▶ YOUR OBJECTIVE: Every line containing the word "flight" must be pulled from the records.

▶ RECORDS TO USE:
`src/rtl/instr_fetch_unit_if.sv`:
```
// Bundle of the fetch unit's memory, redirect and decoder-facing signals.
// Every valid/ready pair transfers on a rising edge where both are 1; valid and its payload hold until then.
interface instr_fetch_unit_if;
    logic        imem_req_valid;
    logic        imem_req_ready;
    logic [31:0] imem_req_addr;
    logic        imem_rsp_valid;
    logic [31:0] imem_rsp_data;
    logic        redirect;
    logic [31:0] redirect_target;
    logic        instr_valid;
    logic        instr_ready;
    logic [31:0] Instr;
    logic [31:0] instr_pc;
    logic        flushing;
    logic [1:0]  fsm_state;

    modport master (
        output imem_req_valid, imem_req_addr, instr_valid, Instr, instr_pc, flushing, fsm_state,
        input  imem_req_ready, imem_rsp_valid, imem_rsp_data, redirect, redirect_target, instr_ready
    );

    modport slave (
        input  imem_req_valid, imem_req_addr, instr_valid, Instr, instr_pc, flushing, fsm_state,
        output imem_req_ready, imem_rsp_valid, imem_rsp_data, redirect, redirect_target, instr_ready
    );
endinterface

```
`src/rtl/instr_fetch_unit.sv`:
```
// Instruction fetch front end: owns the fetch PC, issues credit-limited word requests,
// tags in-order responses with their PC in a prefetch FIFO and flushes on branch redirect.
module instr_fetch_unit #(
    parameter logic [31:0] RESET_PC        = 32'h0000_0000,
    parameter int          DEPTH           = 4,
    parameter int          MAX_OUTSTANDING = 2
) (
    input  logic                clk,
    input  logic                reset,
    instr_fetch_unit_if.master  io_bus
);
    localparam int PW = $clog2(DEPTH);
    localparam int CW = $clog2(DEPTH + 1);
    localparam int OW = $clog2(MAX_OUTSTANDING + 1);
    localparam int TW = (MAX_OUTSTANDING > 1) ? $clog2(MAX_OUTSTANDING) : 1;

    localparam logic [31:0]   DEPTH_U  = DEPTH;
    localparam logic [31:0]   MAX_U    = MAX_OUTSTANDING;
    localparam logic [CW-1:0] ONE_C    = 1;
    localparam logic [OW-1:0] ONE_O    = 1;
    localparam logic [PW-1:0] ONE_P    = 1;
    localparam logic [TW-1:0] ONE_T    = 1;
    localparam logic [TW-1:0] TAG_LAST = TW'(MAX_OUTSTANDING - 1);

    typedef enum logic [1:0] {
        S_FETCH = 2'd0,
        S_STALL = 2'd1,
        S_FLUSH = 2'd2
    } state_t;

    state_t        r_state;
    state_t        w_state_next;
    logic [31:0]   r_fetch_pc;
    logic [31:0]   r_fifo_instr [DEPTH];
    logic [31:0]   r_fifo_pc    [DEPTH];
    logic [PW-1:0] r_wr_ptr;
    logic [PW-1:0] r_rd_ptr;
    logic [CW-1:0] r_count;
    logic [OW-1:0] r_outstanding;
    logic [OW-1:0] r_drop_cnt;
    logic [31:0]   r_tag [MAX_OUTSTANDING];
    logic [TW-1:0] r_tag_wr;
    logic [TW-1:0] r_tag_rd;

    logic          w_credit;
    logic          w_credit_next;
    logic          w_req_valid;
    logic          w_accept;
    logic          w_rsp;
    logic          w_redirect;
    logic          w_drop_rsp;
    logic          w_push;
    logic          w_pop;
    logic [OW-1:0] w_out_next;
    logic [OW-1:0] w_drop_next;
    logic [CW-1:0] w_count_next;

    // Reserving a FIFO slot for every in-flight request guarantees a response always has room.
    assign w_credit = (32'(r_count) + 32'(r_outstanding) < DEPTH_U) && (32'(r_outstanding) < MAX_U);

    assign w_redirect  = io_bus.redirect;
    assign w_req_valid = reset & ~w_redirect & w_credit;
    assign w_accept    = w_req_valid & io_bus.imem_req_ready;
    assign w_rsp       = io_bus.imem_rsp_valid;
    assign w_drop_rsp  = w_rsp & (w_redirect | (r_drop_cnt != '0));
    assign w_push      = w_rsp & ~w_drop_rsp;
    assign w_pop       = (r_count != '0) & io_bus.instr_ready & ~w_redirect;

    always_comb begin
        w_out_next   = r_outstanding;
        w_drop_next  = r_drop_cnt;
        w_count_next = r_count;
        if (w_accept) w_out_next = w_out_next + ONE_O;
        if (w_rsp)    w_out_next = w_out_next - ONE_O;
        if (w_redirect) begin
            // Everything still in flight belongs to the abandoned path, except a word landing right now.
            w_drop_next  = w_rsp ? (r_outstanding - ONE_O) : r_outstanding;
            w_count_next = '0;
        end else begin
            if (w_rsp && (r_drop_cnt != '0)) w_drop_next = r_drop_cnt - ONE_O;
            if (w_push && !w_pop)            w_count_next = r_count + ONE_C;
            else if (!w_push && w_pop)       w_count_next = r_count - ONE_C;
        end
    end

    assign w_credit_next = (32'(w_count_next) + 32'(w_out_next) < DEPTH_U) && (32'(w_out_next) < MAX_U);

    always_comb begin
        w_state_next = S_FETCH;
        if (w_drop_next != '0)   w_state_next = S_FLUSH;
        else if (!w_credit_next) w_state_next = S_STALL;
    end

    always_ff @(posedge clk or negedge reset) begin
        if (!reset) r_state <= S_FETCH;
        else        r_state <= w_state_next;
    end

    always_ff @(posedge clk or negedge reset) begin
        if (!reset) begin
            r_fetch_pc    <= RESET_PC;
            r_wr_ptr      <= '0;
            r_rd_ptr      <= '0;
            r_count       <= '0;
            r_outstanding <= '0;
            r_drop_cnt    <= '0;
            r_tag_wr      <= '0;
            r_tag_rd      <= '0;
            for (int i = 0; i < DEPTH; i++) begin
                r_fifo_instr[i] <= '0;
                r_fifo_pc[i]    <= '0;
            end
            for (int i = 0; i < MAX_OUTSTANDING; i++) r_tag[i] <= '0;
        end else begin
            r_outstanding <= w_out_next;
            r_drop_cnt    <= w_drop_next;
            r_count       <= w_count_next;

            if (w_redirect)    r_fetch_pc <= {io_bus.redirect_target[31:2], 2'b00};
            else if (w_accept) r_fetch_pc <= r_fetch_pc + 32'd4;

            // The tag queue tracks every in-flight request, dropped or not, so it stays aligned.
            if (w_accept) begin
                r_tag[r_tag_wr] <= r_fetch_pc;
                r_tag_wr        <= (r_tag_wr == TAG_LAST) ? '0 : r_tag_wr + ONE_T;
            end
            if (w_rsp) r_tag_rd <= (r_tag_rd == TAG_LAST) ? '0 : r_tag_rd + ONE_T;

            if (w_redirect) begin
                r_wr_ptr <= '0;
                r_rd_ptr <= '0;
            end else begin
                if (w_push) begin
                    r_fifo_instr[r_wr_ptr] <= io_bus.imem_rsp_data;
                    r_fifo_pc[r_wr_ptr]    <= r_tag[r_tag_rd];
                    r_wr_ptr               <= r_wr_ptr + ONE_P;
                end
                if (w_pop) r_rd_ptr <= r_rd_ptr + ONE_P;
            end
        end
    end

    assign io_bus.imem_req_valid = w_req_valid;
    assign io_bus.imem_req_addr  = reset ? r_fetch_pc : 32'd0;
    assign io_bus.instr_valid    = (r_count != '0);
    assign io_bus.Instr          = r_fifo_instr[r_rd_ptr];
    assign io_bus.instr_pc       = r_fifo_pc[r_rd_ptr];
    assign io_bus.flushing       = (r_drop_cnt != '0);
    assign io_bus.fsm_state      = r_state;

    // Any of these firing means the credit scheme or the memory's response contract broke.
    a_count_bound: assert property (@(posedge clk) disable iff (!reset) r_count <= CW'(DEPTH));
    a_out_bound:   assert property (@(posedge clk) disable iff (!reset) r_outstanding <= OW'(MAX_OUTSTANDING));
    a_rsp_owed:    assert property (@(posedge clk) disable iff (!reset) !(w_rsp && (r_outstanding == '0)));
    a_push_room:   assert property (@(posedge clk) disable iff (!reset) !(w_push && (r_count == CW'(DEPTH))));
endmodule

```
`src/flat_wrapper.sv`:
```
// flat-port wrapper written by rule: the top's interface ports become plain ports
module instr_fetch_unit_flat 
#(
    parameter logic [31:0] RESET_PC        = 32'h0000_0000,
    parameter int          DEPTH           = 4,
    parameter int          MAX_OUTSTANDING = 2
)
  (clk, reset, io_bus_imem_req_valid, io_bus_imem_req_addr, io_bus_instr_valid, io_bus_Instr, io_bus_instr_pc, io_bus_flushing, io_bus_fsm_state, io_bus_imem_req_ready, io_bus_imem_rsp_valid, io_bus_imem_rsp_data, io_bus_redirect, io_bus_redirect_target, io_bus_instr_ready);
  instr_fetch_unit_if io_bus_i ();
  input  logic clk;
  input  logic reset;
  output wire logic [$bits(io_bus_i.imem_req_valid)-1:0] io_bus_imem_req_valid;
  output wire logic [$bits(io_bus_i.imem_req_addr)-1:0] io_bus_imem_req_addr;
  output wire logic [$bits(io_bus_i.instr_valid)-1:0] io_bus_instr_valid;
  output wire logic [$bits(io_bus_i.Instr)-1:0] io_bus_Instr;
  output wire logic [$bits(io_bus_i.instr_pc)-1:0] io_bus_instr_pc;
  output wire logic [$bits(io_bus_i.flushing)-1:0] io_bus_flushing;
  output wire logic [$bits(io_bus_i.fsm_state)-1:0] io_bus_fsm_state;
  input wire logic [$bits(io_bus_i.imem_req_ready)-1:0] io_bus_imem_req_ready;
  input wire logic [$bits(io_bus_i.imem_rsp_valid)-1:0] io_bus_imem_rsp_valid;
  input wire logic [$bits(io_bus_i.imem_rsp_data)-1:0] io_bus_imem_rsp_data;
  input wire logic [$bits(io_bus_i.redirect)-1:0] io_bus_redirect;
  input wire logic [$bits(io_bus_i.redirect_target)-1:0] io_bus_redirect_target;
  input wire logic [$bits(io_bus_i.instr_ready)-1:0] io_bus_instr_ready;
  assign io_bus_imem_req_valid = io_bus_i.imem_req_valid;
  assign io_bus_imem_req_addr = io_bus_i.imem_req_addr;
  assign io_bus_instr_valid = io_bus_i.instr_valid;
  assign io_bus_Instr = io_bus_i.Instr;
  assign io_bus_instr_pc = io_bus_i.instr_pc;
  assign io_bus_flushing = io_bus_i.flushing;
  assign io_bus_fsm_state = io_bus_i.fsm_state;
  assign io_bus_i.imem_req_ready = io_bus_imem_req_ready;
  assign io_bus_i.imem_rsp_valid = io_bus_imem_rsp_valid;
  assign io_bus_i.imem_rsp_data = io_bus_imem_rsp_data;
  assign io_bus_i.redirect = io_bus_redirect;
  assign io_bus_i.redirect_target = io_bus_redirect_target;
  assign io_bus_i.instr_ready = io_bus_instr_ready;
  instr_fetch_unit #(.RESET_PC(RESET_PC), .DEPTH(DEPTH), .MAX_OUTSTANDING(MAX_OUTSTANDING)) u_core (.clk(clk), .reset(reset), .io_bus(io_bus_i));
endmodule
```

▶ EXPECTED ANSWER:
    // Reserving a FIFO slot for every in-flight request guarantees a response always has room.
            // Everything still in flight belongs to the abandoned path, except a word landing right now.
            // The tag queue tracks every in-flight request, dropped or not, so it stays aligned.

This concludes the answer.